Here's a non-recursive (as in the function doesn't call itself over and over. Nodes are retrieved recursively through a stack), customizeable variant. Works with the latest Blender (4.1.1), can traverse insanely large materials.
Basically, this is a "pro" way of traversing trees.
Hope this helps.
import bpy
# material = Material to traverse
# starting_point = Start at this node
# yield_reroute = Whether to yield reroute nodes
# 'material' can be none, if 'starting_point' is provided
def walk_node_tree_backwards(
material=None,
starting_point=None,
yield_reroute=False
):
# Realistically, most materials only have one 'Material Output'.
# Don't traverse potentially large trees twice, if possible.
root = starting_point or material.node_tree.nodes.get('Material Output')
# Couldn't get the starting point node the easy way.
# Find the material output manually.
if not root:
for node in material.node_tree.nodes:
if node.type == 'OUTPUT_MATERIAL':
root = node
break
# If still no starting point - give up
if not root:
raise LookupError(
f"""Could not get the starting point. Current starting point is: >{root}<. """

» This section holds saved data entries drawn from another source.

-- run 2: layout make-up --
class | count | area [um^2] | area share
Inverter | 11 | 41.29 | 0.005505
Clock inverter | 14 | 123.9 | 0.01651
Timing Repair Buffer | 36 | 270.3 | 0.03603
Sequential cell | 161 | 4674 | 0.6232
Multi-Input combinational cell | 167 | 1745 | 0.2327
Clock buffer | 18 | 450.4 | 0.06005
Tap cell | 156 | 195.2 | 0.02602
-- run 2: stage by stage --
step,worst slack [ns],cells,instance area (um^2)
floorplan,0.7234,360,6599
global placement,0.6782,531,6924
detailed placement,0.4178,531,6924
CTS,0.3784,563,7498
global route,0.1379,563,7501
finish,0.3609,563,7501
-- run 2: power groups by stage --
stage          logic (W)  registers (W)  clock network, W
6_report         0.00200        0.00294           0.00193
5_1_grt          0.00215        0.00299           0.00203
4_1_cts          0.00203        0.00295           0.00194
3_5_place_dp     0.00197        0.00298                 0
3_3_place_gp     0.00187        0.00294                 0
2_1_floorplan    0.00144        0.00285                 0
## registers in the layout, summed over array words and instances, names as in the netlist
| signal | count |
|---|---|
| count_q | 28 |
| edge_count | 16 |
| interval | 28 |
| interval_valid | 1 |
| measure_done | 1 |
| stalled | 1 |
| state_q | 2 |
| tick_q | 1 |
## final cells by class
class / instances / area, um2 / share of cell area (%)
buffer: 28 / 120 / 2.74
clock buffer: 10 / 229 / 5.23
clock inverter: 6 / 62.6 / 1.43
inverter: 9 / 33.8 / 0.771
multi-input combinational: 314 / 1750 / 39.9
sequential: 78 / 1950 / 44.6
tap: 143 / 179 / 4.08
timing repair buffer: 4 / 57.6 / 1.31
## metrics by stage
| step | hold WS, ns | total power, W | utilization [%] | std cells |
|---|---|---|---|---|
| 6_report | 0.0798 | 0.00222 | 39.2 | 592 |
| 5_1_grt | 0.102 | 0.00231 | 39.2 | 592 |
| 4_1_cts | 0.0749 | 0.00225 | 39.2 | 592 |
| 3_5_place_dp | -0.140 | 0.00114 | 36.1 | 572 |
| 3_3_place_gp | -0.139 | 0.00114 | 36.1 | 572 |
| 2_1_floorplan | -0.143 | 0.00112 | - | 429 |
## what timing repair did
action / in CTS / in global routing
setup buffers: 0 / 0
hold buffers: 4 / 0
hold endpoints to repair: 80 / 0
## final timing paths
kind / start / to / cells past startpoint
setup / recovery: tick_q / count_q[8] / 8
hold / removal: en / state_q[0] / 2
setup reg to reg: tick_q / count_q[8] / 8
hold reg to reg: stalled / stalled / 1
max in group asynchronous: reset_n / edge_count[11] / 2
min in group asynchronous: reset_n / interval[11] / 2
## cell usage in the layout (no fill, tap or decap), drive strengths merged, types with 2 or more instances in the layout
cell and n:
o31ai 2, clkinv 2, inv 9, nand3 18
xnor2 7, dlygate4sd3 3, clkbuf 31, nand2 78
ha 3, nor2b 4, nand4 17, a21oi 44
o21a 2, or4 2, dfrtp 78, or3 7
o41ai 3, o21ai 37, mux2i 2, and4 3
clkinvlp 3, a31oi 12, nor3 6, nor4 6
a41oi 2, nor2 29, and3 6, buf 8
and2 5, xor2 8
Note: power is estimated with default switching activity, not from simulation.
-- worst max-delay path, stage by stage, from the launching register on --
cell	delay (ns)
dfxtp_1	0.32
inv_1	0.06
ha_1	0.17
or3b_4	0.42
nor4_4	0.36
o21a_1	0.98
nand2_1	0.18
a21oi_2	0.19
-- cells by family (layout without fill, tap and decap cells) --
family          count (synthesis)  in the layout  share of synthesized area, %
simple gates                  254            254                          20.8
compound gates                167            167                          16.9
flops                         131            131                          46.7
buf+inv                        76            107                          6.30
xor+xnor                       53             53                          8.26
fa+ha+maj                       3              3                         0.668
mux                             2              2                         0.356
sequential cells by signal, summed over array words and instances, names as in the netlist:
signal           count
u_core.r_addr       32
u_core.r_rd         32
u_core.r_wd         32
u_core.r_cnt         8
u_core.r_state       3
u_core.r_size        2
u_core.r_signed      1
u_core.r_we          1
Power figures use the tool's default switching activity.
**src/rtl/lsb_stego_stream_embedder.sv**
```systemverilog
// Purpose: buffers a secret message, then streams one frame replacing the low cfg_nlsb bits of each sample with message bits.
// Latency: 1 cycle from accepted input sample to output sample (single output register).
// Backpressure: input is accepted only when the output register is empty or being drained; a stalled output holds its data.
module lsb_stego_stream_embedder #(
    parameter int WIDTH     = 500,
    parameter int HEIGHT    = 332,
    parameter int CHANNELS  = 3,
    parameter int DATA_W    = 8,
    parameter int MSG_DEPTH = 64,
    parameter int MAX_LSB   = 4
) (
    input  logic                             clk,
    input  logic                             HRESET,
    input  logic                             start,
    input  logic [2:0]                       cfg_nlsb,
    input  logic [$clog2(MSG_DEPTH+1)-1:0]   cfg_msg_len,
    input  logic                             msg_valid,
    input  logic [7:0]                       msg_data,
    output logic                             msg_ready,
    input  logic                             pix_in_valid,
    input  logic [DATA_W-1:0]                pix_in_data,
    output logic                             pix_in_ready,
    output logic                             pix_out_valid,
    output logic [DATA_W-1:0]                pix_out_data,
    output logic                             pix_out_last,
    input  logic                             pix_out_ready,
    output logic                             full_flag,
    output logic                             busy,
    output logic                             done,
    output logic                             cap_err
);

    localparam int NSAMP = WIDTH * HEIGHT * CHANNELS;
    localparam int LEN_W = $clog2(MSG_DEPTH + 1);
    localparam int AW    = (MSG_DEPTH > 1) ? $clog2(MSG_DEPTH) : 1;
    localparam int BIT_W = LEN_W + 3;
    localparam int CNT_W = $clog2(NSAMP + 1);
    localparam int MSG_W = 8 * MSG_DEPTH;

    typedef enum logic [1:0] {S_IDLE, S_LOAD, S_EMBED, S_PASS} state_t;

    state_t             state_q, state_d;
    logic [2:0]         nlsb_q;
    logic [LEN_W-1:0]   len_q;
    logic [LEN_W-1:0]   wr_ptr_q;
    logic [BIT_W-1:0]   total_bits_q;
    logic [BIT_W-1:0]   bit_ptr_q;
    logic [CNT_W-1:0]   samp_cnt_q;
    logic               out_vld_q;
    logic [DATA_W-1:0]  out_dat_q;
    logic               out_last_q;
    logic               full_q;
    logic               done_q;
    logic               cap_err_q;
    logic [7:0]         msg_buf_q [MSG_DEPTH];

    logic               cfg_ok;
    logic               msg_hs;
    logic               in_hs;
    logic               out_hs;
    logic               in_is_last;
    logic               in_open;
    logic               last_byte;
    logic               msg_end;
    logic [BIT_W-1:0]   remaining;
    logic [3:0]         eff_n;
    logic [MSG_W-1:0]   msg_flat;
    logic [DATA_W-1:0]  win;
    logic [DATA_W-1:0]  mask;
    logic [DATA_W-1:0]  emb_dat;

    // Configuration legality: lane count, message length and total bit capacity of one frame.
    always_comb begin
        cfg_ok = (cfg_nlsb != 3'd0) && (int'(cfg_nlsb) <= MAX_LSB)
              && (cfg_msg_len != '0) && (int'(cfg_msg_len) <= MSG_DEPTH)
              && ((int'(cfg_msg_len) * 8) <= (NSAMP * int'(cfg_nlsb)));
    end

    assign msg_ready     = (state_q == S_LOAD);
    assign busy          = (state_q != S_IDLE);
    assign msg_hs        = msg_valid && msg_ready;
    assign last_byte     = (wr_ptr_q == len_q - LEN_W'(1));
    assign in_open       = (samp_cnt_q != CNT_W'(NSAMP));
    assign in_is_last    = (samp_cnt_q == CNT_W'(NSAMP - 1));
    assign pix_in_ready  = ((state_q == S_EMBED) || (state_q == S_PASS)) && in_open
                        && (!out_vld_q || pix_out_ready);
    assign in_hs         = pix_in_valid && pix_in_ready;
    assign out_hs        = out_vld_q && pix_out_ready;
    assign pix_out_valid = out_vld_q;
    assign pix_out_data  = out_dat_q;
    assign pix_out_last  = out_last_q;
    assign full_flag     = full_q;
    assign done          = done_q;
    assign cap_err       = cap_err_q;

    // Bit slicer: picks the next message bits (LSB-first across bytes) and trims the final partial group.
    always_comb begin
        msg_flat = '0;
        for (int b = 0; b < MSG_DEPTH; b++) begin
            msg_flat[b*8 +: 8] = msg_buf_q[b];
        end
        remaining = total_bits_q - bit_ptr_q;
        eff_n     = 4'd0;
        if (state_q == S_EMBED) begin
            if (remaining < BIT_W'(nlsb_q)) begin
                eff_n = 4'(remaining);
            end else begin
                eff_n = {1'b0, nlsb_q};
            end
        end
        msg_end = (remaining <= BIT_W'(nlsb_q));
        win     = DATA_W'(msg_flat >> bit_ptr_q);
        mask    = '0;
        for (int i = 0; i < DATA_W; i++) begin
            mask[i] = (i < int'(eff_n));
        end
        emb_dat = (pix_in_data & ~mask) | (win & mask);
    end

    // Next-state logic; a message ending on the final sample skips PASS and leaves from EMBED.
    always_comb begin
        state_d = state_q;
        case (state_q)
            S_IDLE:  if (start && cfg_ok) state_d = S_LOAD;
            S_LOAD:  if (msg_hs && last_byte) state_d = S_EMBED;
            S_EMBED: begin
                if (out_hs && out_last_q) begin
                    state_d = S_IDLE;
                end else if (in_hs && msg_end && !in_is_last) begin
                    state_d = S_PASS;
                end
            end
            S_PASS:  if (out_hs && out_last_q) state_d = S_IDLE;
            default: state_d = S_IDLE;
        endcase
    end

    // State register.
    always_ff @(posedge clk or posedge HRESET) begin
        if (HRESET) begin
            state_q <= S_IDLE;
        end else begin
            state_q <= state_d;
        end
    end

    // Config capture, pointers, counters and status flags.
    always_ff @(posedge clk or posedge HRESET) begin
        if (HRESET) begin
            nlsb_q       <= '0;
            len_q        <= '0;
            wr_ptr_q     <= '0;
            total_bits_q <= '0;
            bit_ptr_q    <= '0;
            samp_cnt_q   <= '0;
            full_q       <= 1'b0;
            done_q       <= 1'b0;
            cap_err_q    <= 1'b0;
        end else begin
            done_q <= 1'b0;
            case (state_q)
                S_IDLE: begin
                    if (start) begin
                        if (cfg_ok) begin
                            cap_err_q    <= 1'b0;
                            nlsb_q       <= cfg_nlsb;
                            len_q        <= cfg_msg_len;
                            total_bits_q <= {cfg_msg_len, 3'b000};
                            wr_ptr_q     <= '0;
                            bit_ptr_q    <= '0;
                            samp_cnt_q   <= '0;
                        end else begin
                            cap_err_q <= 1'b1;
                        end
                    end
                end
                S_LOAD: begin
                    if (msg_hs) begin
                        wr_ptr_q <= wr_ptr_q + LEN_W'(1);
                        if (last_byte) full_q <= 1'b1;
                    end
                end
                default: begin
                    if (in_hs) begin
                        samp_cnt_q <= samp_cnt_q + CNT_W'(1);
                        bit_ptr_q  <= bit_ptr_q + BIT_W'(eff_n);
                    end
                    if (out_hs && out_last_q) begin
                        done_q <= 1'b1;
                        full_q <= 1'b0;
                    end
                end
            endcase
        end
    end

    // Message storage; contents are don't-care after reset so no reset branch.
    always_ff @(posedge clk) begin
        if (msg_hs) begin
            msg_buf_q[wr_ptr_q[AW-1:0]] <= msg_data;
        end
    end

    // Output register: loads on input handshake, empties on output handshake, holds while stalled.
    always_ff @(posedge clk or posedge HRESET) begin
        if (HRESET) begin
            out_vld_q  <= 1'b0;
            out_dat_q  <= '0;
            out_last_q <= 1'b0;
        end else if (in_hs) begin
            out_vld_q  <= 1'b1;
            out_dat_q  <= emb_dat;
            out_last_q <= in_is_last;
        end else if (out_hs) begin
            out_vld_q  <= 1'b0;
            out_last_q <= 1'b0;
        end
    end

endmodule
```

f"""There's either no starting point in material >{material}< """
f"""or provided starting point >{starting_point}< is invalid """
"""OR BOTH material and provided starting point are somehow invalid..."""
)
# Walk DOWN the tree
stack = [root]
while stack:
node = stack.pop()
if node.type == 'REROUTE' and not yield_reroute:
pass
else:
yield node
for input in reversed(node.inputs):
for link in input.links:
stack.append(link.from_node)
if __name__ == '__main__':
# Sample usage.
# Go through every material in the blend file.
for mat in bpy.data.materials:
# A material can be not node-based
if not mat.node_tree:
print(f'=== Material >{mat.name}< is not node-based. Skipping ===')
continue
print(f'=== Traversing >{mat.name}< ===')
for node in walk_node_tree_backwards(material=mat):
print('\t', node)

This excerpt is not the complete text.